聖獣の心
登場人物紹介
☆アミス一行のメンバー
◎アミス・アルリア 16歳 男 ハーフエルフ
物語の主人公
複数の聖獣を使役する少年魔導士
見た目は完全な美少女
◎ラス・アラーグェ 24歳 男 元ハーフエルフ
魔法生物化された魔法剣士
自分を魔法生物カさせた者を探している
魔法生物化されてる者特有の高い魔力を持つ
◎タリサ・ハールマン 20歳 女
元暗黒騎士団に所属していた女戦士
クーデタにより国を追われてアミスの仲間になった
アミスに対しては仲間意識より忠誠心の方が強い
◎リン・トウロン 19歳 女 シェイプチェンジャー
白虎へと姿を変えることができるシェイプチェンジャーの戦士
土系の精霊魔法も使う
アミスのことが好き
◎ジーブル・フラム 17歳 女
氷の神を信仰する女神官
ある人物の命令によりアミスを守る為に仲間となったが、それを知っているのは仲間ではタリサのみ
◎サンクローゼ・セリシェル 22歳 男
仲間からサンと呼ばれている盗賊職
イケイケな性格なため、常に前戦で戦いたがる。
本人曰くスロースターターなために、戦いが長引くと強いが、そこにはアミスにもまだ解析できない理由が……
☆他
◎ロルティ・ユトピコ 男 半魔族
聖獣を賭けてアミスと争い、その時の敗北によりアミスを目の敵にしている半魔族の少年
今回のみ一時的に手を組むことになった
◎聖獣剣士
聖獣であることが発覚した名もなき女剣士
居合術が得意
◎≪ 剣聖 ≫ ≪ 炎獣 ≫ ≪二角炎馬 ≫
かつてアミスが使役していた聖獣
大魔獣の耳にもアミス達のやり取りは入ってきていた。そして、少なくとも複数の聖獣を使役できる少年魔導士が新たに現れた聖獣達とは契約できないことを聞いて、心の中で安堵していた。
そして、自分のその弱気な感情に気づき、代わりに怒りの感情が湧き上がってきた。強い魔力を感じていたとはいえ、かつて自分を封印した神々の使いに比べれば、その実力は高が知れていると思っていた。
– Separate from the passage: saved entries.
[src/sv/kcl_pkg.sv]
// shared types, constants and key table of the keypad code lock
`default_nettype none

package kcl_pkg;

  // code geometry
  localparam int CODE_LENGTH = 4;
  localparam int USER_COUNT  = 3;
  localparam int UserN       = (USER_COUNT < 3) ? USER_COUNT : 3;
  localparam int CntW        = $clog2(CODE_LENGTH + 1);
  localparam int IdxW        = (CODE_LENGTH > 1) ? $clog2(CODE_LENGTH) : 1;
  localparam int PackW       = CODE_LENGTH * 8;
  localparam int CmpW        = (PackW > 32) ? PackW : 32;

  // field widths
  localparam int CfgIdxW  = 3;
  localparam int CfgDataW = 32;
  localparam int CharW    = 8;
  localparam int FailW    = 4;
  localparam int LockW    = 8;

  typedef enum logic [2:0] {
    ST_TAKEN   = 3'd0,
    ST_GRANTED = 3'd1,
    ST_WRONG   = 3'd2,
    ST_LOCKED  = 3'd3,
    ST_TICK    = 3'd4,
    ST_IGNORED = 3'd5
  } status_e;

  typedef enum logic {
    OP_KEY  = 1'b0,
    OP_TICK = 1'b1
  } opcode_e;

  typedef enum logic [CfgIdxW-1:0] {
    CFG_CODE_USER_ZERO = 3'd0,
    CFG_CODE_USER_ONE  = 3'd1,
    CFG_CODE_USER_TWO  = 3'd2,
    CFG_ATTEMPT_LIMIT  = 3'd3,
    CFG_LOCKOUT_TICKS  = 3'd4
  } cfg_reg_e;

  localparam logic [1:0] NO_USER = 2'd3;

  // keypad position to ascii character
  function automatic logic [7:0] key_map(input logic [4:0] pos);
    logic [7:0] ch;
    case (pos)
      5'd0:    ch = 8'd0;
      5'd1:    ch = "1";
      5'd2:    ch = "2";
      5'd3:    ch = "3";
      5'd4:    ch = "A";
      5'd5:    ch = "4";
      5'd6:    ch = "5";
      5'd7:    ch = "6";
      5'd8:    ch = "B";
      5'd9:    ch = "7";
      5'd10:   ch = "8";
      5'd11:   ch = "9";
      5'd12:   ch = "C";
      5'd13:   ch = "*";
      5'd14:   ch = "0";
      5'd15:   ch = "#";
      5'd16:   ch = "D";
      default: ch = "V";
    endcase
    return ch;
  endfunction

endpackage

`default_nettype wire

[src/sv/keypad_code_lock_top.sv]
// keypad code lock: key entry, code match, failure count and lockout timer
//
//  channel | signals                                   | direction
//  --------+-------------------------------------------+----------
//  in      | in_valid_i, in_stall_o, opcode_i, key_pos | into block
//  out     | out_valid_o, out_stall_i, six result fields | out of block
//  cfg     | cfg_valid_i, cfg_ready_o, index, data     | into block
//
// one item per cycle while the input is not stalled; each accepted item updates the lock state at once and
// its result appears in the output register on the next cycle.
// the input stalls only while a result sits unread and the sink stalls.
// reset clears the counters and loads the default user codes and limits.
// configuration is always ready and takes one write per cycle.
`default_nettype none

module keypad_code_lock_top (
  input  wire logic                           clk_i,
  input  wire logic                           rst_ni,
  // input transactions
  input  wire logic                           in_valid_i,
  output logic                                in_stall_o,
  input  wire logic                           opcode_i,
  input  wire logic [4:0]                     key_position_i,
  // result transactions
  output logic                                out_valid_o,
  input  wire logic                           out_stall_i,
  output logic [2:0]                          status_o,
  output logic [1:0]                          user_index_o,
  output logic [2:0]                          keys_held_o,
  output logic [3:0]                          attempts_used_o,
  output logic [7:0]                          lock_remaining_o,
  output logic [7:0]                          key_char_o,
  // configuration writes
  input  wire logic                           cfg_valid_i,
  output logic                                cfg_ready_o,
  input  wire logic [kcl_pkg::CfgIdxW-1:0]    cfg_index_i,
  input  wire logic [kcl_pkg::CfgDataW-1:0]   cfg_data_i
);

  import kcl_pkg::*;

  logic              in_acc;
  logic              out_acc;

  logic [31:0]       code_q [3];
  logic [FailW-1:0]  limit_q;
  logic [LockW-1:0]  ticks_q;

  logic [CharW-1:0]  chars_q [CODE_LENGTH];
  logic [CntW-1:0]   cnt_q, cnt_d;
  logic [FailW-1:0]  fail_q, fail_d;
  logic [LockW-1:0]  lock_q, lock_d;

  logic              out_valid_q;
  status_e           status_q, status_d;
  logic [1:0]        user_q, user_d;
  logic [CharW-1:0]  char_q, char_d;

  logic              wr_en;
  logic [PackW-1:0]  packed_code;
  logic [1:0]        match_idx;
  logic [FailW-1:0]  fail_inc;
  logic [FailW-1:0]  lim;

  // handshakes
  assign cfg_ready_o = 1'b1;
  assign out_acc     = out_valid_q & ~out_stall_i;
  assign in_stall_o  = out_valid_q & out_stall_i;
  assign in_acc      = in_valid_i & ~in_stall_o;

  // configuration registers
  always_ff @(posedge clk_i or negedge rst_ni) begin
    if (!rst_ni) begin
      code_q[0] <= 32'd825373492;
      code_q[1] <= 32'd875770417;
      code_q[2] <= 32'd1094861636;
      limit_q   <= 4'd3;
      ticks_q   <= 8'd5;
    end else if (cfg_valid_i && cfg_ready_o) begin
      case (cfg_index_i)
        CFG_CODE_USER_ZERO: code_q[0] <= cfg_data_i;
        CFG_CODE_USER_ONE:  code_q[1] <= cfg_data_i;
        CFG_CODE_USER_TWO:  code_q[2] <= cfg_data_i;
        CFG_ATTEMPT_LIMIT:  limit_q   <= cfg_data_i[FailW-1:0];
        CFG_LOCKOUT_TICKS:  ticks_q   <= cfg_data_i[LockW-1:0];
        default: ;
      endcase
    end
  end

  // code packed with the incoming key in the last slot, first key on top
  always_comb begin
    packed_code = '0;
    for (int i = 0; i < CODE_LENGTH; i++) begin
      packed_code[(CODE_LENGTH-1-i)*8 +: 8] =
        (i == CODE_LENGTH - 1) ? key_map(key_position_i) : chars_q[i];
    end
  end

  // first matching user wins
  always_comb begin
    match_idx = NO_USER;
    for (int u = UserN - 1; u >= 0; u--) begin
      if (CmpW'(packed_code) == CmpW'(code_q[u])) begin
        match_idx = 2'(u);
      end
    end
  end

  assign fail_inc = fail_q + 4'd1;
  assign lim      = (limit_q == '0) ? 4'd1 : limit_q;

  // next state and result
  always_comb begin
    status_d = ST_IGNORED;
    user_d   = NO_USER;
    char_d   = '0;
    cnt_d    = cnt_q;
    fail_d   = fail_q;
    lock_d   = lock_q;
    wr_en    = 1'b0;
    if (opcode_e'(opcode_i) == OP_TICK) begin
      if (lock_q != '0) begin
        lock_d   = lock_q - 8'd1;
        status_d = ST_TICK;
        if (lock_q == 8'd1) begin
          fail_d = '0;
        end
      end
    end else if (lock_q != '0) begin
      status_d = ST_LOCKED;
    end else if (key_position_i != '0) begin
      char_d   = key_map(key_position_i);
      wr_en    = 1'b1;
      status_d = ST_TAKEN;
      if (cnt_q == CntW'(CODE_LENGTH - 1)) begin
        cnt_d  = '0;
        user_d = match_idx;
        if (match_idx != NO_USER) begin
          status_d = ST_GRANTED;
          fail_d   = '0;
        end else begin
          status_d = ST_WRONG;
          fail_d   = fail_inc;
          if (fail_inc >= lim) begin
            lock_d = ticks_q;
            if (ticks_q == '0) begin
              fail_d = '0;
            end
          end
        end
      end else begin
        cnt_d = cnt_q + CntW'(1);
      end
    end
  end

  // lock state
  always_ff @(posedge clk_i or negedge rst_ni) begin
    if (!rst_ni) begin
      cnt_q  <= '0;
      fail_q <= '0;
      lock_q <= '0;
    end else if (in_acc) begin
      cnt_q  <= cnt_d;
      fail_q <= fail_d;
      lock_q <= lock_d;
    end
  end

  // entered characters, no reset needed
  always_ff @(posedge clk_i) begin
    if (in_acc && wr_en) begin
      chars_q[cnt_q[IdxW-1:0]] <= char_d;
    end
  end

  // result valid
  always_ff @(posedge clk_i or negedge rst_ni) begin
    if (!rst_ni) begin
      out_valid_q <= 1'b0;
    end else if (in_acc) begin
      out_valid_q <= 1'b1;
    end else if (out_acc) begin
      out_valid_q <= 1'b0;
    end
  end

  // result payload
  always_ff @(posedge clk_i) begin
    if (in_acc) begin
      status_q <= status_d;
      user_q   <= user_d;
      char_q   <= char_d;
    end
  end

  assign out_valid_o      = out_valid_q;
  assign status_o         = status_q;
  assign user_index_o     = user_q;
  assign keys_held_o      = 3'(cnt_q);
  assign attempts_used_o  = fail_q;
  assign lock_remaining_o = lock_q;
  assign key_char_o       = char_q;

endmodule

`default_nettype wire

[config.mk]
export PLATFORM = sky130hd
export DESIGN_NAME = keypad_code_lock_top
export DESIGN_NICKNAME = d
export VERILOG_FILES = /design/src/sv/kcl_pkg.sv /design/src/sv/keypad_code_lock_top.sv
export SDC_FILE = /design/constraint.sdc
export NUM_CORES = 1
export LEC_CHECK = 0
export BUFFER_PORTS_ARGS = -buffer_cell sky130_fd_sc_hd__buf_2
export CAP_MARGIN = 20
export CELL_PAD_IN_SITES_DETAIL_PLACEMENT = 0
export CELL_PAD_IN_SITES_GLOBAL_PLACEMENT = 1
export CORE_MARGIN = 2
export CORE_UTILIZATION = 47
export DETAILED_ROUTE_END_ITERATION = 16
export MAX_ROUTING_LAYER = met4
export PLACE_DENSITY_LB_ADDON = 0.05
export SETUP_SLACK_MARGIN = 0.05
export SKIP_LAST_GASP = 1
export SYNTH_ARGS = -nofsm -noshare
export SYNTH_HDL_FRONTEND = slang
export SYNTH_SLANG_ARGS = --single-unit
[constraint.sdc]
create_clock -name clk_i -period 4.99 [get_ports clk_i]
set_input_delay 0.998 -clock clk_i [delete_from_list [all_inputs] [get_ports clk_i]]
set_output_delay 0.998 -clock clk_i [all_outputs]
set_load 0.1 [all_outputs]
* Word-level counts from Yosys, hierarchy flattened
Memories as Yosys holds them, arrays and structs flattened. Index checks and enable logic that the tools add are counted.
Word-level totals: register bits after elaboration 137, bits in latches 0, RAM bits 32, bits in read-only memories 448, input bits 46, output and inout bits 31, memories kept 3
Memory list:
- (name not given) | depth 32, bits a word 7, read ports 1, clocked after memory_dff 0, wr ports 0, RTL line kcl_pkg.sv:49 | case (pos)
- (name not given) | depth 32, bits a word 7, read ports 1, clocked after memory_dff 0, wr ports 0, RTL line kcl_pkg.sv:49
- chars_q | depth 4, bits a word 8, read ports 3, clocked after memory_dff 0, wr ports 1, RTL line keypad_code_lock_top.sv:49 | logic [CharW-1:0] chars_q [CODE_LENGTH];
Cells by class: add/sub/neg operators 3, multipliers 0, divide/modulo/power cells 0, order comparisons 1, equal/unequal tests 14, shift-type cells 0, muxes and demuxes 37, bitwise operators 9, reductions and logical operators 19
Operators with widths (number):
- $eq A32 B32 Y1 | 3
- $mux W8 | 10
- $mux W4 | 10
- $mux W3 | 4
- $reduce_and A2 Y1 | 5
- $eq A3 B2 Y1 const B | 3
- $mux W1 | 9
- $eq A8 B1 Y1 const B | 1
- $logic_not A8 Y1 | 1
- $mux W2 | 4
- $reduce_bool A2 Y1 | 4
- $reduce_bool A8 Y1 | 1
- $sub A8 B1 Y8 const B | 1
- $reduce_and A7 Y1 | 1
- $ne A2 B2 Y1 const B | 3
- $not A1 Y1 | 6
- $reduce_and A6 Y1 | 1
- $reduce_bool A5 Y1 | 1
- $add A4 B1 Y4 const B | 1
- $ge A4 B4 Y1 | 1
- $logic_not A4 Y1 | 1
- $ne A2 B1 Y1 const B | 2
- $reduce_and A4 Y1 | 1
- $reduce_or A4 Y1 | 1
- 6 further kinds | 8

* Logic depth before layout (Yosys ltp)
An unclocked memory read counts as a cell.
word-level depth 11, mapped depth 12, mapped depth without buffers 10

* Worst setup path before layout
OpenSTA, ideal clock, no wires.
path type input to register, from in key_position_i[3], to reg lock_q[5], in the netlist lock_remaining_o[5], library setup time 124 ps, arrival 3346 ps, path slack 1520 ps, cell stages on the path 10, buffers on the path 3, path through clkbuf_1 -> buf_2 -> nor2_1 -> o41a_1 -> o21ai_0 -> a2111oi_4 -> nand3b_4 -> or3_2 -> buf_6 -> o221a_1
Between the ends: word-level cells in the longest chain between the ends 8, elaborated cells on any way between the ends 12, those cells by class eq/ne (5); mux (3); reduce/logical (3); memory (1)
RTL lines:
- start, declared | RTL line keypad_code_lock_top.sv:23 | input wire logic [4:0] key_position_i,
- $mem_v2 Z32 W7
- $eq A32 B32 Y1 | RTL line keypad_code_lock_top.sv:104 | if (CmpW'(packed_code) == CmpW'(code_q[u])) begin
- $mux W1 | RTL line keypad_code_lock_top.sv:104
- $mux W2 (2 in series) | RTL line keypad_code_lock_top.sv:104
- $ne A2 B2 Y1 | RTL line keypad_code_lock_top.sv:139 | if (match_idx != NO_USER) begin
- $ne A2 B2 Y1 (no line)
- $reduce_and A7 Y1 (no line) (*)
- end signal, assigned | RTL line keypad_code_lock_top.sv:167 | lock_q <= lock_d;
- end, declared | RTL line keypad_code_lock_top.sv:52 | logic [LockW-1:0] lock_q, lock_d;
Every way passes the cells marked *; elsewhere a longest branch is shown, timed or not. A chain may end at the register's enable or synchronous reset.

* Worst setup path after layout
from in key_position_i[1], to reg lock_q[6], in the netlist lock_remaining_o[6]
Same word-level chain as after synthesis.

==> out/results.txt <==
The flow ran to the end, and the final reports show no timing, DRC or antenna violations. The signal on the critical path passes through buf_2 -> inv_1 -> ha_1 -> nor2_1 -> a211oi_2 -> xnor2_1 -> or4_4 -> a2111oi_4 -> nand3b_4 -> o31ai_4 -> o221a_1. Post-CTS repair changed the size of 0 cells. The normalized max-slew margin was 0.345; the via count of the first global-routing pass was 5326. The tools report the post-CTS setup-driven buffer insertion count as 0. The detail route stage leaves a number of antenna-violating nets equal to 0. For this run, design rule violations remaining after detail routing come to 0. The ratio of cells with drive above 1 in the final layout was 0.396; the worst setup slack after layout was 1460 ps. Clock-pin slew was measured on the worst setup and hold paths at 60 ps.

The synthesized netlist occupies a cell area of 7830 sq um. Once layout is done, the placed cells without fillers occupy 9060 sq um. Setup repair after global routing left no endpoint under its margin.

For the cts-stage hold buffer count, the log shows 0. In the final layout, flip-flops and latches occupy 4140 sq um. The critical path class is input port to flip-flop.

The final worst clock skew was 9.28 ps; the fmax was 0.283 GHz. The number of nets at the end of the flow is 758. The number of enable flip-flop cells after synthesis came out at 33. The most used flip-flop cell after synthesis is sky130_fd_sc_hd__dfrtp_1. Across all hold checks on the routed design, the worst slack comes to 508 ps.

The area share of the largest cell type after synthesis came out at 0.272. The post-synthesis sequential area ratio was 0.529; the total via count in the routed design was 5094. The core region is 16400 sq um.

In this run the worst hold path is classified as flip-flop to flip-flop. Final wirelength: 18.7 mm. Summing all placed instances gives a cell area of 8480 sq um. The post-route fraction of the period consumed by the critical path is 0.707, and the actual slew at the worst max-slew pin is 974 ps.

Kind of start point of the critical path: an input port. After detailed routing, the average wire length per cell comes to 20.1 um. The final-report max-slew violation count is 0, and the die extent in y is 133 um. The total of flip-flops plus latches after synthesis works out to 157. Clock root buffer: sky130_fd_sc_hd__clkbuf_16. The highest fanout seen on the critical path is 9. Cell type of the slowest stage on the worst timing path: sky130_fd_sc_hd__or4_4. The overall power is 4.40 mW, and the time the worst path needs with I/O delays and setup is 3530 ps. In this run the core area contains 47 standard-cell rows. The pre-antenna-repair detailed-routing pass consisted of 4 iterations. Dividing the synthesized area by the synthesized cell count gives 12.7 sq um.

The number of nets in the synthesized netlist is 680. For the final routed database, the setup TNS stands at 0 ps. The first routing iteration left 266 violations.

Synthesis produced a netlist whose cell count is 618. After detailed routing, the number of vias per cell comes to 5.48. For this design the static power due to leakage is 3.77 nW.

The repair_antennas step left the layout with diodes totalling 0. In this run the tool buffered the top-level ports with 74 buffer cells. The tools report the endpoint type of the worst setup path as a flip-flop. Counting every sink on the clock net gives 157. The delay contributed by the slowest stage of the critical path works out to 500 ps.

The logs give 0.477 for the starting density of the core and 0.232 for the overall track demand over capacity in global routing. The run gives 0.552 as the end-of-flow core utilization. For the worst-skew pair, the clock arrives at the later sink with an insertion delay of 430 ps. The top-level I/O count was 77. The first global-routing pass estimated 30.2 mm of wire.

The power density normalized to cell area works out to 485 nW/um^2. The number of endpoints failing setup at the final stage was 0. Biggest area consumer among synthesized cells: sky130_fd_sc_hd__dfrtp_1. Count of synthesis-stage warnings from yosys: 0. The estimated wirelength of the detail-placed design is 13.4 mm, and the total instance count after detailed placement is 897.

Timing analysis after detailed placement gives a worst setup slack of 1020 ps. The filler cells instantiated in the layout total 1397. Summed over all layers, the global routing overflow is 0. TritonCTS created 17 clock buffers. At the end of routability-driven placement, the weighted congestion stood at 0.837. Synthesis instantiated 62 different standard cells from the library. Data arrives at the worst endpoint at 3850 ps. Entering global routing, the biggest net connects 58 pins.

Max-cap violations in this run came to 0. At the worst endpoint, the required time is 5310 ps. The highest ir drop seen on vdd is 468 uV, and the number of hold violations in the final report is 0.

Compared with the post-synthesis result, the final layout area differs by 15.7%. For the number of antenna violations at the first check in global routing, the log shows 0. The maximum level of the CTS H-tree is 4, and the number of non-filler instances in the completed layout is 929. The deepest clock path buffer count is 2, and the area enclosed by the die boundary is 17700 sq um. The post-synthesis async set-or-reset flop share was 0.790; the area taken by multi-input logic gates was 3570 sq um. In this run the horizontal extent of the chip is 133 um.

TritonCTS built the clock tree. Sorting the synthesized cells by area gives the leading types as sky130_fd_sc_hd__dfrtp_1 (27%), sky130_fd_sc_hd__mux2_2 (16%), sky130_fd_sc_hd__dfstp_2 (13%), sky130_fd_sc_hd__edfxtp_1 (13%), sky130_fd_sc_hd__xor2_1 (7.6%).
power by group:
group | switching (mW) | internal [mW]
registers | 0.225 | 1.62
clock network | 0.568 | 0.704
logic | 0.841 | 0.440
total | 1.63 | 2.76
flip-flops by register name, summed over array words and instances (netlist names):
register,flops
lock_remaining_o,8
user_index_o,2
code_q,96
out_valid_o,1
ticks_q,8
attempts_used_o,4
chars_q,21
limit_q,4
status_o,3
keys_held_o,3
key_char_o,7
logic make-up (layout without fill, tap and decap cells):
kind of cell,count (synthesis),count (layout),synth area share
flip-flops,157,157,0.529
AND/OR/NAND/NOR,145,145,0.107
other,2,2,0.000959
adder cells (fa/ha/maj),16,16,0.0256
AO/OA/AOI/OAI,71,71,0.0712
multiplexers,112,112,0.160
XOR/XNOR,77,77,0.0861
buffers and inverters,38,129,0.0203
final cells by class:
type | count | share of cell area
sequential | 157 | 0.457
multi-input combinational | 423 | 0.394
timing repair buffer | 83 | 0.0486
clock buffer | 17 | 0.0470
tap | 220 | 0.0304
clock inverter | 15 | 0.0171
inverter | 14 | 0.00580
path summary, 6_finish.rpt:
check	from	endpoint	slack (ps)	cells after the start
max in group asynchronous	rst_ni	code_q[52]$_DFFE_PN1P_	3360	2
min in group asynchronous	rst_ni	code_q[70]$_DFFE_PN0P_	630	1
setup reg to reg	chars_q[2][6]$_DFFE_PP_	lock_remaining_o[6]$_DFFE_PN0P_	1720	8
setup / recovery	key_position_i[1]	lock_remaining_o[6]$_DFFE_PN0P_	1460	11
hold / removal	code_q[31]$_DFFE_PN0P_	code_q[31]$_DFFE_PN0P_	510	1
hold reg to reg	code_q[31]$_DFFE_PN0P_	code_q[31]$_DFFE_PN0P_	510	1
routing by layer:
metal / GRT usage / vias up / wire, um
met3: 0.0495 / 13 / 913
met1: 0.330 / 2555 / 9080
met4: 0.0514 / 0 / 146
met2: 0.345 / 116 / 8530
li1: - / 2410 / -
met5: - / - / 0
cell usage after synthesis (4+ instances only):
cell type	instances
sky130_fd_sc_hd__xor2_1	68
sky130_fd_sc_hd__nor2_1	19
sky130_fd_sc_hd__dfrtp_1	85
sky130_fd_sc_hd__edfxtp_1	33
sky130_fd_sc_hd__a21o_1	7
sky130_fd_sc_hd__a21oi_1	10
sky130_fd_sc_hd__nand3_1	11
sky130_fd_sc_hd__nand2b_1	8
sky130_fd_sc_hd__mux2i_1	4
sky130_fd_sc_hd__dfstp_2	39
sky130_fd_sc_hd__a211oi_1	5
sky130_fd_sc_hd__or4_1	4
sky130_fd_sc_hd__o221a_1	6
sky130_fd_sc_hd__nand4_1	6
sky130_fd_sc_hd__mux2_2	108
sky130_fd_sc_hd__nor3_1	12
sky130_fd_sc_hd__buf_1	7
sky130_fd_sc_hd__nand2_1	28
sky130_fd_sc_hd__xnor2_1	9
sky130_fd_sc_hd__and2_1	4
sky130_fd_sc_hd__ha_1	16
sky130_fd_sc_hd__o21ai_0	19
sky130_fd_sc_hd__nor4_1	22
sky130_fd_sc_hd__inv_1	14
sky130_fd_sc_hd__clkbuf_1	13
sky130_fd_sc_hd__a21boi_0	4
sky130_fd_sc_hd__or2_2	5
cells in the final DEF (no fill, tap or decap), types with 5 or more instances in the layout:
cell	instances
sky130_fd_sc_hd__a211oi_1	5
sky130_fd_sc_hd__a21o_1	7
sky130_fd_sc_hd__a21oi_1	10
sky130_fd_sc_hd__buf_2	73
sky130_fd_sc_hd__buf_4	10
sky130_fd_sc_hd__clkbuf_16	17
sky130_fd_sc_hd__dfrtp_1	85
sky130_fd_sc_hd__dfstp_2	39
sky130_fd_sc_hd__edfxtp_1	33
sky130_fd_sc_hd__ha_1	16
sky130_fd_sc_hd__inv_1	14
sky130_fd_sc_hd__inv_6	6
sky130_fd_sc_hd__mux2_2	108
sky130_fd_sc_hd__nand2_1	28
sky130_fd_sc_hd__nand2b_1	8
sky130_fd_sc_hd__nand3_1	11
sky130_fd_sc_hd__nand4_1	6
sky130_fd_sc_hd__nor2_1	19
sky130_fd_sc_hd__nor3_1	12
sky130_fd_sc_hd__nor4_1	22
sky130_fd_sc_hd__o21ai_0	19
sky130_fd_sc_hd__o221a_1	6
sky130_fd_sc_hd__or2_2	5
sky130_fd_sc_hd__xnor2_1	9
sky130_fd_sc_hd__xor2_1	68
だが、そんな亜人種の集団に追い詰められていると感じてしまっている自分に対する怒りが大きかった。
3体の聖獣が加わったところで、普段の自分であれば歯牙にも掛けない存在と感じてたはずだ。だが、今、契約できないと聞いてホッとしている自分が居る。それは自分で自分のプライドを打ち砕いたような気持ちだった。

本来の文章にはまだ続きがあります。